Way back when, at the turn of the millenium, I was part of a big family called Genuity. As in all families, there were disagreements, triumphs, bitter fights, great friendships, and the bond of common goals and struggles. It was in a way, a coming of age, a rite of passage at a critical time. Though for me it only lasted three years, it seemed like much longer -they were after all, not regular years, but internet years, and events that would normally develop over months, took only weeks. We were all still riding the internet boom, and things happened fast. Not surprisingly, they also ended fast. The much anticipated crash was finally beginning to happen. Then came the coup de grace on 9/11. Three rounds of lay-offs later, there was no longer a "u" in Genuity, as the joke went -and a pink slip was my inspiration to migrate westward. A few months after that, Genuity was little more than a billion-dollar garage sale.


It is amazing how quickly time erodes the past. Today, while updating my resume, I decided to google Genuity. I had to dig deep to find any links, and then all I came up with were old IT news articles. It raises all sorts of existential questions when three out of four employers in your resume are little more than dust in the wind. If not for the few trinkets with Genuity lables I still have, I would be wondering if I had just imagined the whole thing.

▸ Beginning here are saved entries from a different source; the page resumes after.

### src/rtl/bitmap_encoder_pkg.sv
// Shared types and helpers for the bitmap encoder: FSM state and the
// "at most one line active" test used to flag the final beat of a vector.
package bitmap_encoder_pkg;

  typedef enum logic [0:0] {
    ST_IDLE = 1'b0,
    ST_SCAN = 1'b1
  } state_t;

  // Widest line vector the helper accepts; callers zero-extend to this width.
  localparam int MAX_LINES = 1024;

  function automatic logic at_most_one(input logic [MAX_LINES-1:0] vec);
    return (vec & (vec - MAX_LINES'(1))) == '0;
  endfunction

endpackage

### src/rtl/bitmap_encoder_priority_encoder.sv
// Combinational lowest-set-bit encoder; idx is 0 when no bit is set.
module priority_encoder #(
  parameter int IN_WIDTH = 5
) (
  input  logic [(1<<IN_WIDTH)-1:0] vec,
  output logic [IN_WIDTH-1:0]      idx,
  output logic                     any
);

  localparam int LINES = 1 << IN_WIDTH;

  // Scan from the top down so the lowest set bit is the last one written.
  always_comb begin
    idx = '0;
    any = 1'b0;
    for (int i = LINES - 1; i >= 0; i--) begin
      if (vec[i]) begin
        idx = IN_WIDTH'(i);
        any = 1'b1;
      end
    end
  end

endmodule

### src/rtl/bitmap_encoder.sv
// Serialises a multi-hot line vector into a stream of active-line indices,
// lowest first, with a last flag; an empty vector yields one out_zero beat.
module bitmap_encoder
  import bitmap_encoder_pkg::*;
#(
  parameter int IN_WIDTH = 5,
  parameter int ACTIVE   = 1
) (
  input  logic                     clk,
  input  logic                     rst,
  input  logic [(1<<IN_WIDTH)-1:0] in_bits,
  input  logic                     in_valid,
  output logic                     in_ready,
  output logic [IN_WIDTH-1:0]      out_idx,
  output logic                     out_zero,
  output logic                     out_last,
  output logic                     out_valid,
  input  logic                     out_ready
);

  localparam int LINES = 1 << IN_WIDTH;

  state_t             state;
  logic [LINES-1:0]   pending;
  logic [IN_WIDTH-1:0] low_idx;
  logic               low_any;
  logic               scan;
  logic               capture;
  logic               beat;

  priority_encoder #(
    .IN_WIDTH(IN_WIDTH)
  ) u_penc (
    .vec(pending),
    .idx(low_idx),
    .any(low_any)
  );

  assign scan      = (state == ST_SCAN);
  assign out_valid = scan;
  assign out_idx   = low_idx;
  assign out_zero  = scan & ~low_any;
  assign out_last  = scan & at_most_one(MAX_LINES'(pending));

  // A new vector may be taken on the final handshake so streams run without a bubble.
  assign in_ready = ~rst & (~scan | (out_ready & out_last));
  assign capture  = in_valid & in_ready;
  assign beat     = out_valid & out_ready;

  always_ff @(posedge clk) begin
    if (rst) begin
      state   <= ST_IDLE;
      pending <= '0;
    end else if (capture) begin
      state   <= ST_SCAN;
      pending <= (ACTIVE != 0) ? in_bits : ~in_bits;
    end else if (beat) begin
      pending <= pending & (pending - LINES'(1));
      if (out_last) begin
        state <= ST_IDLE;
      end
    end
  end

endmodule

When I found this link, I couldn't at first believe my eyes: that looks exactly like Black Rocket... -I thought to myself- could it be that somebody made a replica...!? No, wait! It is THE Black Rocket!! It is flying, flame shooting out of it, for real!!!! At first I started laughing, exhilarated, it was just too cool -then mixed feelings crept in. To see the icon of so much effort used as a toy, the remains of a previous life bought at some online auction for a few bucks...

Black Rocket was Genuity's prodigal son. Conceived by marketing, and suffered by the rest of us, its needs and wants extended to every corporate nook and cranny. To accomodate it, adjustments were required, processes expedited, trips made, people trained. Inevitably, we all developed feelings for it. When the first TV spots aired on prime-time, we would all proudly point at it and say to whoever would listen: "pretty cool, isn't it? -I worked on that", then launch into a monologue about our Network Services Platform, and how our stock would shoot straight up like a black rocket, or just show our Black Rocket tattoos -yes, I even had a fake tattoo in my arm, they used to pass them around at meetings -and was secretly proud of it, too.

Funny, even though the commercials were really cool, it somehow seemed like something was missing... the black rocket was just sitting there -it had a presence, they got that part right -but it didn't move. Nice to finally see it flying after all these years -as a rocket should.
Team Vatsaas, your next beer is on me.

2 comments:

DawgBlog said...

WOW Ztraffer, blast from the past, Al.

DawgBlog said...

Dude. When are you gonna start blogging again? This is excellent mierda, ZTRAFFER!